Opinion
A17-1126
03-12-2018
Jennifer L. Thon, Steven Winkler, Jones Law Office, Mankato, Minnesota (for appellant) Lori Swanson, Attorney General, Frederic J. Argir, Assistant Attorney General, St. Paul, Minnesota; and Patrick R. McDermott, Blue Earth County Attorney, Mark A. Lindahl, Assistant County Attorney, Mankato, Minnesota (for respondent)
This opinion will be unpublished and may not be cited except as provided by Minn . Stat. § 480A.08, subd. 3 (2016). Affirmed
Connolly, Judge Blue Earth County District Court
File No. 07-CV-14-1097 Jennifer L. Thon, Steven Winkler, Jones Law Office, Mankato, Minnesota (for appellant) Lori Swanson, Attorney General, Frederic J. Argir, Assistant Attorney General, St. Paul, Minnesota; and Patrick R. McDermott, Blue Earth County Attorney, Mark A. Lindahl, Assistant County Attorney, Mankato, Minnesota (for respondent) Considered and decided by Halbrooks, Presiding Judge; Connolly, Judge; and Reilly, Judge.
UNPUBLISHED OPINION
CONNOLLY, Judge
On appeal from the denial of her motion to reconsider and her request for leave to amend her rule 60.02(f) motion, appellant argues that the district court abused its discretion by denying her request for leave to amend to file her motion under rule 60.02(a). We affirm.
FACTS
On January 12, 2012, respondent Blue Earth County received a complaint alleging that appellant Sherry Baker had engaged in maltreatment of a vulnerable adult. Blue Earth County substantiated this complaint after conducting an investigation. The investigation revealed that appellant had her mother (M.D.) cosign a loan for a car that appellant had purchased in June 2010. The investigation also showed that during the year of 2011, M.D. made monthly car-loan payments totaling $3,858.80 from M.D.'s bank account. Appellant claimed that she had fully reimbursed M.D. for her car payments, but evidence provided by appellant showed that she had only reimbursed M.D. about 57% of the total payments.

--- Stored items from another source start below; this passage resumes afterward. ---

## src/rtl/piso_pkg.sv

```systemverilog
// Shared types, reset values and width helper for the PISO serializer.
package piso_pkg;

  typedef enum logic [0:0] {
    ST_IDLE  = 1'b0,
    ST_SHIFT = 1'b1
  } state_e;

  localparam logic RST_SDATA       = 1'b0;
  localparam logic RST_SFRAME      = 1'b0;
  localparam logic RST_WORD_START  = 1'b0;
  localparam logic RST_DONE        = 1'b0;
  localparam logic RST_BUSY        = 1'b0;

  // Counter width that never collapses to zero bits.
  function automatic int unsigned clog2_min1(input int unsigned n);
    int unsigned r;
    if (n <= 1) r = 1;
    else        r = $clog2(n);
    return r;
  endfunction

endpackage

```

## src/rtl/piso_pending_buf.sv

```systemverilog
// Single-entry holding register on the input handshake; bypasses straight to the
// shifter when the shifter can take a word in the same cycle.
module piso_pending_buf
  import piso_pkg::*;
#(
  parameter int unsigned WIDTH = 16
) (
  input  logic             clk,
  input  logic             rst_n,
  input  logic             en,
  input  logic [WIDTH-1:0] s_data,
  input  logic             s_valid,
  output logic             s_ready,
  input  logic             load_ok,
  output logic             word_avail,
  output logic [WIDTH-1:0] word_data,
  output logic             pend_valid_next
);

  logic [WIDTH-1:0] pend_q, pend_d;
  logic             pend_valid_q, pend_valid_d;
  logic             transfer;

  assign s_ready    = en & rst_n & ~pend_valid_q;
  assign transfer   = s_valid & s_ready;
  assign word_avail = pend_valid_q | transfer;
  // Pending word has priority; a transfer is impossible while it is held.
  assign word_data  = pend_valid_q ? pend_q : s_data;

  always_comb begin
    pend_d       = pend_q;
    pend_valid_d = pend_valid_q;
    if (en) begin
      if (pend_valid_q && load_ok) begin
        pend_valid_d = 1'b0;
      end else if (transfer && !load_ok) begin
        pend_d       = s_data;
        pend_valid_d = 1'b1;
      end
    end
  end

  assign pend_valid_next = pend_valid_d;

  always_ff @(posedge clk) begin
    if (!rst_n) begin
      pend_q       <= '0;
      pend_valid_q <= 1'b0;
    end else begin
      pend_q       <= pend_d;
      pend_valid_q <= pend_valid_d;
    end
  end

endmodule

```

## src/rtl/piso_serializer.sv

```systemverilog
// Parallel-in/serial-out serializer with one-word pending buffer, programmable
// bit period, and registered framing/done strobes.
module piso_serializer
  import piso_pkg::*;
#(
  parameter int unsigned WIDTH      = 16,
  parameter bit          LSB_FIRST  = 1'b0,
  parameter int unsigned BIT_PERIOD = 1
) (
  input  logic             clk,
  input  logic             rst_n,
  input  logic             en,
  input  logic [WIDTH-1:0] s_data,
  input  logic             s_valid,
  output logic             s_ready,
  output logic             sdata,
  output logic             sframe,
  output logic             sword_start,
  output logic             done,
  output logic             busy
);

  localparam int unsigned BW = clog2_min1(WIDTH);
  localparam int unsigned PW = clog2_min1(BIT_PERIOD);
  localparam logic [BW-1:0] BIT_LAST = BW'(WIDTH - 1);
  localparam logic [PW-1:0] PER_LAST = PW'(BIT_PERIOD - 1);

  state_e           state_q, state_d;
  logic [WIDTH-1:0] shreg_q, shreg_d;
  logic [BW-1:0]    bit_cnt_q, bit_cnt_d;
  logic [PW-1:0]    per_cnt_q, per_cnt_d;
  logic             sdata_q, sdata_d;
  logic             sframe_q, sframe_d;
  logic             sword_start_q, sword_start_d;
  logic             done_q, done_d;
  logic             busy_q, busy_d;

  logic             word_end, load_ok, load;
  logic             word_avail, pend_valid_next;
  logic [WIDTH-1:0] word_data;

  assign word_end = (state_q == ST_SHIFT) && (bit_cnt_q == BIT_LAST) && (per_cnt_q == PER_LAST);
  assign load_ok  = (state_q == ST_IDLE) || word_end;
  assign load     = en && load_ok && word_avail;

  piso_pending_buf #(
    .WIDTH (WIDTH)
  ) u_pending_buf (
    .clk             (clk),
    .rst_n           (rst_n),
    .en              (en),
    .s_data          (s_data),
    .s_valid         (s_valid),
    .s_ready         (s_ready),
    .load_ok         (load_ok),
    .word_avail      (word_avail),
    .word_data       (word_data),
    .pend_valid_next (pend_valid_next)
  );

  always_comb begin
    state_d   = state_q;
    shreg_d   = shreg_q;
    bit_cnt_d = bit_cnt_q;
    per_cnt_d = per_cnt_q;
    if (load) begin
      state_d   = ST_SHIFT;
      shreg_d   = word_data;
      bit_cnt_d = '0;
      per_cnt_d = '0;
    end else if (word_end) begin
      state_d   = ST_IDLE;
      shreg_d   = '0;
      bit_cnt_d = '0;
      per_cnt_d = '0;
    end else if (state_q == ST_SHIFT) begin
      if (per_cnt_q == PER_LAST) begin
        per_cnt_d = '0;
        bit_cnt_d = bit_cnt_q + 1'b1;
        shreg_d   = LSB_FIRST ? (shreg_q >> 1) : (shreg_q << 1);
      end else begin
        per_cnt_d = per_cnt_q + 1'b1;
      end
    end
  end

  // Outputs are computed from next state so they are registered yet aligned with it.
  always_comb begin
    sframe_d      = (state_d == ST_SHIFT);
    sdata_d       = sframe_d ? (LSB_FIRST ? shreg_d[0] : shreg_d[WIDTH-1]) : RST_SDATA;
    sword_start_d = load;
    done_d        = sframe_d && (bit_cnt_d == BIT_LAST) && (per_cnt_d == PER_LAST);
    busy_d        = sframe_d || pend_valid_next;
  end

  always_ff @(posedge clk) begin
    if (!rst_n) begin
      state_q       <= ST_IDLE;
      shreg_q       <= '0;
      bit_cnt_q     <= '0;
      per_cnt_q     <= '0;
      sdata_q       <= RST_SDATA;
      sframe_q      <= RST_SFRAME;
      sword_start_q <= RST_WORD_START;
      done_q        <= RST_DONE;
      busy_q        <= RST_BUSY;
    end else if (en) begin
      state_q       <= state_d;
      shreg_q       <= shreg_d;
      bit_cnt_q     <= bit_cnt_d;
      per_cnt_q     <= per_cnt_d;
      sdata_q       <= sdata_d;
      sframe_q      <= sframe_d;
      sword_start_q <= sword_start_d;
      done_q        <= done_d;
      busy_q        <= busy_d;
    end
  end

  assign sdata       = sdata_q;
  assign sframe      = sframe_q;
  assign busy        = busy_q;
  // Held strobes reappear when en returns, so a stalled word still gets its pulse.
  assign sword_start = sword_start_q & en;
  assign done        = done_q & en;

endmodule

```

M.D. began receiving personal care assistance in February 2011, and because of these services M.D. was considered a vulnerable adult under Minn. Stat. § 626.5572, subd. 21(a)(3) (2016).
In light of the substantiated accusations of maltreatment, respondent Commissioner of Human Services disqualified appellant from any position involving direct contact with people receiving services from programs licensed by the Minnesota Department of Human Services (DHS) or the Minnesota Department of Health. Appellant submitted a request to set aside her disqualification, which was denied by the Commissioner of Human Services. Appellant then requested an administrative hearing to challenge (1) the maltreatment determination, (2) the commissioner's order for a direct-care disqualification, and (3) the commissioner's denial of her request to set aside the disqualification. After the hearing, the human-services judge issued an order recommending that the commissioner affirm all of the appealed issues. Three days later, the commissioner adopted the judge's recommendation.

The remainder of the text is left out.